Mohammad Ali Ebrahimzadeh
Department of Medicinal Chemistry, School of Pharmacy and Pharmaceutical Sciences Research Center, Mazandaran University of Medical Sciences, Sari, Iran
https://orcid.org/0000-0002-8769-9912
Seyedeh Roya Alizadeh
Department of Medicinal Chemistry, School of Pharmacy and Pharmaceutical Sciences Research Center, Mazandaran University of Medical Sciences, Sari, Iran
https://orcid.org/0000-0001-7435-4635
Zahra Hashemi
Department of Medicinal Chemistry, Faculty of Pharmacy, Ayatollah Amoli Branch, Islamic Azad University, Amol, Iran
https://orcid.org/0000-0002-6889-1976

Abstract

The green technique is a unique way to produce functional nanoparticles. We examined the green synthesis of Ag nanoparticles (O-AgNPs) by the extract of Oxalis corniculata. Green-synthesized O-AgNPs were accomplished by monitoring critical factors such as concentration, pH, reaction time, and temperature.

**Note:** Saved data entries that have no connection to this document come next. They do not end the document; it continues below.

`src/rtl/lm75_i2c_responder.sv`:
```
// LM75-compatible I2C slave: temperature, configuration, THYST and TOS registers,
// open-drain SDA drive and the OS over-temperature comparator.
module lm75_i2c_responder #(
    parameter logic [6:0]  I2C_ADDR    = 7'h48,
    parameter int unsigned SYNC_STAGES = 2,
    parameter logic [15:0] THYST_RST   = 16'h4B00,
    parameter logic [15:0] TOS_RST     = 16'h5000
) (
    input  logic        clk,
    input  logic        rst,
    input  logic        scl_in,
    input  logic        sda_in,
    output logic        sda_oe,
    input  logic [15:0] temp_in,
    output logic [7:0]  conf_reg,
    output logic [15:0] thyst_reg,
    output logic [15:0] tos_reg,
    output logic        os_out,
    output logic        busy
);

    localparam int unsigned NSync = (SYNC_STAGES < 2) ? 2 : SYNC_STAGES;

    typedef enum logic [2:0] {
        StIdle, StAddr, StAddrAck, StWrByte, StWrAck, StRdByte, StRdAck
    } state_t;

    state_t           state;
    logic [NSync-1:0] scl_sync, sda_sync;
    logic             scl_s, sda_s, scl_d, sda_d;
    logic             scl_rise, scl_fall, start_ev, stop_ev;
    logic [3:0]       bit_cnt;
    logic [7:0]       shift;
    logic [6:0]       tx_sh;
    logic             rw, byte_idx, wr_first, msb_pend;
    logic [1:0]       pointer;
    logic [7:0]       msb_stash;
    logic [7:0]       conf_q;
    // Only bits[15:7] of THYST/TOS/temperature carry information.
    logic [8:0]       thyst_q, tos_q, temp_snap;
    logic             os_active;
    logic [7:0]       rd_sel;
    logic             unused_temp;

    assign unused_temp = ^temp_in[6:0];

    // Pin synchronizers plus one delay stage for edge detection; idle bus level on reset.
    always_ff @(posedge clk) begin
        if (rst) begin
            scl_sync <= '1;
            sda_sync <= '1;
            scl_d    <= 1'b1;
            sda_d    <= 1'b1;
        end else begin
            scl_sync <= {scl_sync[NSync-2:0], scl_in};
            sda_sync <= {sda_sync[NSync-2:0], sda_in};
            scl_d    <= scl_s;
            sda_d    <= sda_s;
        end
    end

    assign scl_s    = scl_sync[NSync-1];
    assign sda_s    = sda_sync[NSync-1];
    assign scl_rise = scl_s & ~scl_d;
    assign scl_fall = ~scl_s & scl_d;
    assign start_ev = scl_s & scl_d & sda_d & ~sda_s;
    assign stop_ev  = scl_s & scl_d & ~sda_d & sda_s;

    // Byte presented for the next read, selected by pointer and MSB/LSB index.
    always_comb begin
        rd_sel = 8'h00;
        case (pointer)
            2'd0:    rd_sel = byte_idx ? {temp_snap[0], 7'b0} : temp_snap[8:1];
            2'd1:    rd_sel = conf_q;
            2'd2:    rd_sel = byte_idx ? {thyst_q[0], 7'b0} : thyst_q[8:1];
            default: rd_sel = byte_idx ? {tos_q[0], 7'b0} : tos_q[8:1];
        endcase
    end

    // Bus protocol FSM and register file; START/STOP override every state.
    always_ff @(posedge clk) begin
        if (rst) begin
            state     <= StIdle;
            sda_oe    <= 1'b0;
            busy      <= 1'b0;
            bit_cnt   <= 4'd0;
            shift     <= 8'h00;
            tx_sh     <= 7'h00;
            rw        <= 1'b0;
            byte_idx  <= 1'b0;
            wr_first  <= 1'b0;
            msb_pend  <= 1'b0;
            msb_stash <= 8'h00;
            pointer   <= 2'd0;
            conf_q    <= 8'h00;
            thyst_q   <= THYST_RST[15:7];
            tos_q     <= TOS_RST[15:7];
            temp_snap <= 9'd0;
        end else if (start_ev) begin
            state   <= StAddr;
            bit_cnt <= 4'd0;
            sda_oe  <= 1'b0;
        end else if (stop_ev) begin
            state  <= StIdle;
            sda_oe <= 1'b0;
            busy   <= 1'b0;
        end else begin
            unique case (state)
                StAddr: begin
                    if (scl_rise) begin
                        shift   <= {shift[6:0], sda_s};
                        bit_cnt <= bit_cnt + 4'd1;
                    end else if (scl_fall && bit_cnt == 4'd8) begin
                        if (shift[7:1] == I2C_ADDR) begin
                            state    <= StAddrAck;
                            sda_oe   <= 1'b1;
                            busy     <= 1'b1;
                            rw       <= shift[0];
                            byte_idx <= 1'b0;
                            wr_first <= 1'b1;
                            msb_pend <= 1'b0;
                            if (shift[0] && !conf_q[0]) temp_snap <= temp_in[15:7];
                        end else begin
                            state <= StIdle;
                            busy  <= 1'b0;
                        end
                    end
                end
                StAddrAck: begin
                    if (scl_fall) begin
                        bit_cnt <= 4'd0;
                        if (rw) begin
                            state  <= StRdByte;
                            tx_sh  <= rd_sel[6:0];
                            sda_oe <= ~rd_sel[7];
                        end else begin
                            state  <= StWrByte;
                            sda_oe <= 1'b0;
                        end
                    end
                end
                StWrByte: begin
                    if (scl_rise) begin
                        shift   <= {shift[6:0], sda_s};
                        bit_cnt <= bit_cnt + 4'd1;
                    end else if (scl_fall && bit_cnt == 4'd8) begin
                        state  <= StWrAck;
                        sda_oe <= 1'b1;
                        if (wr_first) begin
                            pointer  <= shift[1:0];
                            wr_first <= 1'b0;
                        end else begin
                            case (pointer)
                                2'd1: conf_q <= shift;
                                2'd2, 2'd3: begin
                                    if (!msb_pend) begin
                                        msb_stash <= shift;
                                        msb_pend  <= 1'b1;
                                    end else begin
                                        msb_pend <= 1'b0;
                                        if (pointer == 2'd2) thyst_q <= {msb_stash, shift[7]};
                                        else tos_q <= {msb_stash, shift[7]};
                                    end
                                end
                                default: ;
                            endcase
                        end
                    end
                end
                StWrAck: begin
                    if (scl_fall) begin
                        state   <= StWrByte;
                        sda_oe  <= 1'b0;
                        bit_cnt <= 4'd0;
                    end
                end
                StRdByte: begin
                    if (scl_rise) begin
                        bit_cnt <= bit_cnt + 4'd1;
                    end else if (scl_fall) begin
                        if (bit_cnt == 4'd8) begin
                            state    <= StRdAck;
                            sda_oe   <= 1'b0;
                            bit_cnt  <= 4'd0;
                            byte_idx <= ~byte_idx;
                        end else begin
                            sda_oe <= ~tx_sh[6];
                            tx_sh  <= {tx_sh[5:0], 1'b0};
                        end
                    end
                end
                StRdAck: begin
                    // bit_cnt==1 marks that the master ACKed on this ninth clock.
                    if (scl_rise) begin
                        if (sda_s) state <= StIdle;
                        else bit_cnt <= 4'd1;
                    end else if (scl_fall && bit_cnt == 4'd1) begin
                        state   <= StRdByte;
                        bit_cnt <= 4'd0;
                        tx_sh   <= rd_sel[6:0];
                        sda_oe  <= ~rd_sel[7];
                    end
                end
                default: ;
            endcase
        end
    end

    // Hysteresis comparator on signed half-degree values; frozen in shutdown.
    always_ff @(posedge clk) begin
        if (rst) begin
            os_active <= 1'b0;
        end else if (!conf_q[0]) begin
            if ($signed(temp_in[15:7]) >= $signed(tos_q)) os_active <= 1'b1;
            else if ($signed(temp_in[15:7]) < $signed(thyst_q)) os_active <= 1'b0;
        end
    end

    assign conf_reg  = conf_q;
    assign thyst_reg = {thyst_q, 7'b0};
    assign tos_reg   = {tos_q, 7'b0};
    assign os_out    = os_active ^ conf_q[2];

endmodule

```
`config.mk`:
```
export PLATFORM = sky130hd
export DESIGN_NAME = lm75_i2c_responder
export DESIGN_NICKNAME = d
export VERILOG_FILES = /design/src/rtl/lm75_i2c_responder.sv
export SDC_FILE = /design/constraint.sdc
export NUM_CORES = 1
export LEC_CHECK = 0
export CAP_MARGIN = 5
export CELL_PAD_IN_SITES_DETAIL_PLACEMENT = 0
export CELL_PAD_IN_SITES_GLOBAL_PLACEMENT = 2
export CORE_UTILIZATION = 34
export DETAILED_ROUTE_END_ITERATION = 10
export PLACE_DENSITY = 0.9
export SETUP_SLACK_MARGIN = 0.1
export SYNTH_ARGS = -nofsm -noshare
export SYNTH_HDL_FRONTEND = slang
export SYNTH_SLANG_ARGS = --single-unit
```
`constraint.sdc`:
```
create_clock -name clk -period 2.3 [get_ports clk]
set_input_delay 0.46 -clock clk [delete_from_list [all_inputs] [get_ports clk]]
set_output_delay 0.46 -clock clk [all_outputs]
set_load 0.005 [all_outputs]
```
After elaboration in Yosys (flattened, before gate mapping)
Cells that the tools add are included.
W data, S select, Z words.
{ "totals": {"inputBits": 20, "elab_cells": 206, "output_inout_bits": 43, "mem_bits_ro": 0, "latch_bits": 0, "reg_bits": 80, "ramBits": 0, "n_memories": 0} }
{ "op_classes": {"reduce_logical": 37, "multipliers": 0, "n_bitwise": 22, "n_eq_ne": 47, "shifts": 0, "addsub": 1, "n_div": 0, "n_mux": 75, "n_lt_le_gt_ge": 2} }
{ "ops": {"columns": ["op", "count"], "rows": [
  ["$mux W7", 7],
  ["$mux W3", 13],
  ["$ne A4 B4 Y1 const B", 9],
  ["$reduce_and A12 Y1", 3],
  ["$mux W1", 35],
  ["$mux W4", 8],
  ["$ne A2 B2 Y1 const B", 16],
  ["$reduce_and A9 Y1", 3],
  ["$mux W8", 3],
  ["$pmux W8 S3", 1],
  ["$reduce_and A8 Y1", 3],
  ["$pmux W7 S3", 1],
  ["$reduce_and A10 Y1", 2],
  ["$pmux W3 S6", 1],
  ["$pmux W4 S4", 1],
  ["$ne A3 B3 Y1 const B", 5],
  ["$not A1 Y1", 14],
  ["$reduce_and A7 Y1", 2],
  ["$reduce_and A6 Y1", 2],
  ["$ne A5 B5 Y1 const B", 2],
  ["$reduce_bool A2 Y1", 5],
  ["$eq A3 B3 Y1 const B", 3],
  ["$ge A9 B9 Y1", 1],
  ["$lt A9 B9 Y1", 1],
  ["other kinds (25)", 43]
]} }

Longest topological paths before layout
Gate-level depths: netlist of the first run.
{ "depth": {"ltp_word": 8, "depth_mapped": 9, "mapped_depth_nobuf": 7} }

Least setup slack after synthesis of the first run
OpenSTA, ideal clock, no wires.
{ "synth_path": {"kind": "register -> register", "from": "register scl_sync[1]", "to": "register thyst_q[1]", "synth_period_minus_slack_ns": 2.026, "path_slack_ns": 0.274, "setup_time_ns": 0.129, "arrival_ns": 1.898, "path_stages_with_launch": 10, "n_path_buf": 2, "t_required_ns": 2.171, "cell_sequence": "dfxtp_1 -> inv_1 -> ha_1 -> clkbuf_1 -> nand2b_1 -> a2111oi_4 -> nand4_1 -> buf_2 -> mux2i_1 -> nand2_1"} }
{ "synth_between": {"elab_chain_len": 5, "elab_cells_between_ends": 13, "cone_classes": "bitwise (11); reduce/logical (2)"} }
{ "synth_rtl": {"columns": ["element", "line_no", "rtl"], "rows": [
  ["from (decl)", "29", "logic [NSync-1:0] scl_sync, sda_sync;"],
  ["from (signal assigned)", "55", "scl_sync <= {scl_sync[NSync-2:0], scl_in};"],
  ["$and A1 B1 Y1", "66, 67", null],
  ["$and A1 B1 Y1, on equally long branches (2 in series)", "67, 66", null],
  ["$not A1 Y1 (no source line)", null, null],
  ["$reduce_and A9 Y1 (no source line) *", null, null],
  ["to (signal assigned)", "96", "thyst_q <= THYST_RST[15:7];"],
  ["to (signal assigned)", "161", "if (pointer == 2'd2) thyst_q <= {msb_stash, shift[7]};"],
  ["to (decl)", "40", "logic [8:0] thyst_q, tos_q, temp_snap;"]
]} }
Mark *: on every way between the ends. The rest lies on a longest branch, timed or not.
A chain may end at the register's enable or synchronous reset.

Worst setup path in the final report of the first run
{ "layout_path": {"from": "input temp_in[9]", "to": "register os_active"} }
{ "layout_between": {"elab_chain_len": 3, "elab_cells_between_ends": 5, "cone_classes": "order compare (2); mux (1); reduce/logical (2)"} }
{ "layout_rtl": {"columns": ["element", "line_no", "rtl"], "rows": [
  ["from (decl)", "14", "input logic [15:0] temp_in,"],
  ["$ge A9 B9 Y1 / $lt A9 B9 Y1 (equally long branches)", "214, 215", null],
  ["$reduce_bool A2 Y1 (no source line)", null, null],
  ["$reduce_and A2 Y1 (no source line)", null, null],
  ["to (signal assigned)", "212", "os_active <= 1'b0;"],
  ["to (signal assigned)", "214", "if ($signed(temp_in[15:7]) >= $signed(tos_q)) os_active <= 1'b1;"],
  ["to (signal assigned)", "215", "else if ($signed(temp_in[15:7]) < $signed(thyst_q)) os_active <= 1'b0;"],
  ["to (decl)", "41", "logic os_active;"]
]} }
Several ways; a longest one is shown, not always the timed one.

==> impl_metrics.env, run 1 <==
export IMPL_final_setup_worst_slack_ns=0.233
export IMPL_grt_ovfl_total=0
export IMPL_holdWs_ns=0.407
export IMPL_drive_gt1_share_pct=11.5
export IMPL_timing_max_cap_violations=0
export IMPL_fillers=1282
export IMPL_worst_slew_pin_slew_ns=0.573
export IMPL_port_buffers=41
export IMPL_fin_skew_ns=0.00515
export IMPL_p_int_uw=2260
export IMPL_rr_endpoint="temp_snap[7]$_SDFFE_PP0P_"
export IMPL_grt_setup_unrepaired="true"
export IMPL_fin_crit_ns=2.07
export IMPL_cp_start_kind="input port"
export IMPL_avgViaCountPerCell=5.06
export IMPL_place_area_sq_um=5070
export IMPL_io_pins=63
export IMPL_setup_tns_ns=0
export IMPL_finalHoldViolations=0
export IMPL_synth_cell_types=60
export IMPL_core_area_sq_um=12700
export IMPL_grtUsageTotal_pct=18.0
export IMPL_power_leakage_uw=0.00229
export IMPL_syn_inst=494
export IMPL_top_regs="temp_snap (9), thyst_q (9), tos_q (9)"
export IMPL_place_congestion=0.818
export IMPL_dp_hpwl_um=8510
export IMPL_synthTopCellsByArea="dfxtp_1 36%, mux2i_1 14%, ha_1 6.5%, nor2_1 5.3%, buf_4 2.9%"
export IMPL_synth_edf_count=0
export IMPL_die_h_um=116
export IMPL_pwr_share_clk_pct=45.4
export IMPL_drtPass1Iterations=4
export IMPL_critPathMaxFanout=3
export IMPL_design_area_sq_um=5390
export IMPL_multi_input_area_sq_um=2560
export IMPL_drc=0
export IMPL_cts_root_buf="clkbuf_16"
export IMPL_synth_seq_cells=80
export IMPL_switching_share_pct=23.0
export IMPL_grt_pass1_vias=3564
export IMPL_pwr_density_cell_nw_per_um2=544
export IMPL_async_flop_share_pct=0
export IMPL_setup_viol=0
export IMPL_dieArea_sq_um=13500
export IMPL_p_total_uw=2930
export IMPL_maxSlewHeadroom_pct=61.6
export IMPL_worstSetupPathType="in2reg"
export IMPL_peakVddDrop_mv=0.470
export IMPL_hold_start="sda_sync[0]$_SDFF_PP1_"
export IMPL_postCtsHoldBufs=0
export IMPL_syn_cell_area_sq_um=4430
export IMPL_required_ns=2.54
export IMPL_worst_r2r_setup_slack_ns=0.23
export IMPL_yosysMostFrequentCell="dfxtp_1"
export IMPL_num_rows=41
export IMPL_crit_path_end="os_active$_SDFFE_PP0P_"
export IMPL_worstPathCellList="clkdlybuf4s50_1, ha_1, a21o_1, a21o_1, a211oi_1, o21ai_0, a32o_1"
export IMPL_num_nets_final=589
export IMPL_cts_sinks=80
export IMPL_cts_buffers=9
export IMPL_grt_max_degree=35
export IMPL_end_kind="flip-flop"
export IMPL_ant_nets=0
export IMPL_status="finished, final reports clean"
export IMPL_cts_tree="done"
export IMPL_cp_slowest_cell="clkdlybuf4s50_1"
export IMPL_synth_top_area_cell="dfxtp_1"
export IMPL_syn_area_per_cell_sq_um=8.97
export IMPL_grt_pass1_wl_um=18300
export IMPL_final_max_slew_violation_count=0
export IMPL_timing_rr_start="scl_sync[1]$_SDFF_PP1_"
export IMPL_period_share_pct=89.9
export IMPL_yosys_warnings=0
export IMPL_seqPwrFrac_pct=47.9
export IMPL_drt_total_wl_um=11500
export IMPL_synth_commonest_cells="80 x dfxtp_1, 64 x mux2i_1, 63 x nor2_1"
export IMPL_htree_levels=3
export IMPL_antenna_diode_count=0
export IMPL_p_comb_share_pct=6.7
export IMPL_place_ws_ns=-0.167
export IMPL_drt_iter0_drc=204
export IMPL_arrival_ns=2.30
export IMPL_timing_critical_path_from="temp_in[9]"
export IMPL_synth_top_area_share_pct=36.1
export IMPL_via_count=3656
export IMPL_min_path_type="reg2reg"
export IMPL_synthToLayoutAreaGrowth_pct=21.6
export IMPL_reg2reg_depth=8
export IMPL_cp_common_cell="a21o_1"
export IMPL_ys_flop_type="dfxtp_1"
export IMPL_slowest_delay_ns=0.47
export IMPL_final_seq_area_sq_um=1600
export IMPL_initial_core_util_pct=35.0
export IMPL_insertion_delay_ns=0.34
export IMPL_holdPathStages=1
export IMPL_clk_pin_slew_ns=0.06
export IMPL_cts_buffer_depth=2
export IMPL_die_w_um=116
export IMPL_grt_antenna_before_repair=0
export IMPL_wl_per_cell_um=15.9
export IMPL_synth_seq_area_share_pct=36.1
export IMPL_p_sw_uw=675
export IMPL_max_freq_mhz=484
-- logic make-up after synthesis --
family,Yosys count,synth area share (%)
adder cells (fa/ha/maj),23,6.49
XOR/XNOR,4,0.960
other,1,0.0846
flip-flops,80,36.1
buffers and inverters,69,7.71
AO/OA/AOI/OAI,92,15.2
multiplexers,66,15.2
AND/OR/NAND/NOR,159,18.2
-- metrics by stage --
step	instances	utilization [%]
6_report	722	42.5
5_1_grt	722	42.5
4_1_cts	720	42.2
3_5_place_dp	704	40.0
3_3_place_gp	704	40.0
2_1_floorplan	507	-
-- how the worst min path moves through the flow --
stage                                   endpoint  slack [ns]
after floorplan           scl_sync[1]$_SDFF_PP1_        0.39
after global placement    sda_sync[1]$_SDFF_PP1_        0.39
after detailed placement  sda_sync[1]$_SDFF_PP1_        0.40
after CTS                 sda_sync[1]$_SDFF_PP1_        0.41
after global routing      scl_sync[1]$_SDFF_PP1_        0.42
final                     sda_sync[1]$_SDFF_PP1_        0.41
-- worst max-delay path, delay by kind of cell --
| kind | cells | cell delay, ns |
|---|---|---|
| buf+inv | 1 | 0.47 |
| fa+ha+maj | 1 | 0.35 |
| compound gates | 5 | 1.02 |
-- power groups by stage --
stage          combinational [uW]  sequential (uW)  clock [uW]
2_1_floorplan                 140             1430           0
3_3_place_gp                  191             1440           0
3_5_place_dp                  193             1440           0
4_1_cts                       194             1400        1360
5_1_grt                       220             1410        1420
6_report                      197             1410        1330
-- metal layers --
metal  share of wire, %  up-vias  track usage, %  wire, um
met5                  0        -               0         0
met4                1.5        0            6.15       177
met1                 48     1738            23.2      5500
met3                3.1       12            4.00       356
li1                   -     1840               -         -
met2                 47       66            29.8      5420
-- final cells by class --
cell class                 count  share of cell area [%]
multi-input combinational    358                    47.5
sequential                    80                    29.7
timing repair buffer          71                    11.9
clock buffer                  12                    4.76
clock inverter                 3                   0.325
tap                          172                    3.99
inverter                      26                    1.81
-- timing repair --
action / in CTS / in global routing
pin swaps: 1 / 1
gates cloned: 0 / 0
gates resized for setup: 0 / 9
buffers inserted: 1 / 2
endpoints found under the setup margin: 13 / 52
-- cells in the final DEF, fill, tap and decap left out, types with 6 or more instances in the layout --
cell,count
clkbuf_16,9
o22ai_1,8
nor2_1,63
o221ai_1,6
conb_1,14
or2_2,6
o211ai_1,6
nand4_1,6
nand2_1,26
a22oi_1,7
o21ai_0,17
nor2b_1,7
mux2i_1,64
a21oi_1,13
inv_1,26
clkdlybuf4s50_1,40
ha_1,21
buf_4,27
dfxtp_1,80
nand2b_1,9
nand3_1,9
Note: power is estimated with default switching activity, not from simulation.
==> inputs of run 2 (changes only) <==
--- a/config.mk
+++ b/config.mk
@@ -8,6 +8,7 @@
 export CAP_MARGIN = 5
 export CELL_PAD_IN_SITES_DETAIL_PLACEMENT = 0
 export CELL_PAD_IN_SITES_GLOBAL_PLACEMENT = 2
+export CORE_MARGIN = 1.5
 export CORE_UTILIZATION = 34
 export DETAILED_ROUTE_END_ITERATION = 10
 export PLACE_DENSITY = 0.9
==> run 2 against run 1 <==
Compared with the run above: final cell count is the same; total power rose by 1.6%; clock power up 4%; non-clock buffer count unchanged; count of clock-buffer cells in the layout shrank 3; fmax decreased by 1.1%; die area increased by 1.7%; sequential share of layout area about the same; critical path type unchanged; highest routed layer unchanged.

Several analytical techniques, including scanning electron microscopy, energy-dispersive X-ray spectroscopy, X-ray diffraction analysis, and UV-Vis spectroscopy, were applied to characterize O-AgNPs. The SEM analysis showed O-AgNPs with a spherical shape and an average size of 33.57 nm. The XRD pattern indicated the face-centered cubic (fcc) structure of the prepared O-AgNPs. The anticancer activity of the synthesized O-AgNPs was investigated in MCF-7 (breast) and AGS (gastric) cell lines, indicating high anticancer effects against selected cell lines. The growth of all selected bacteria containing Gram+ and Gram- was inhibited by O-AgNPs. O-AgNPs showed greater inhibition in comparison to conventional antibiotics. As a result, our green synthesized AgNPs using plant extracts exhibited anticancer and antibacterial activities.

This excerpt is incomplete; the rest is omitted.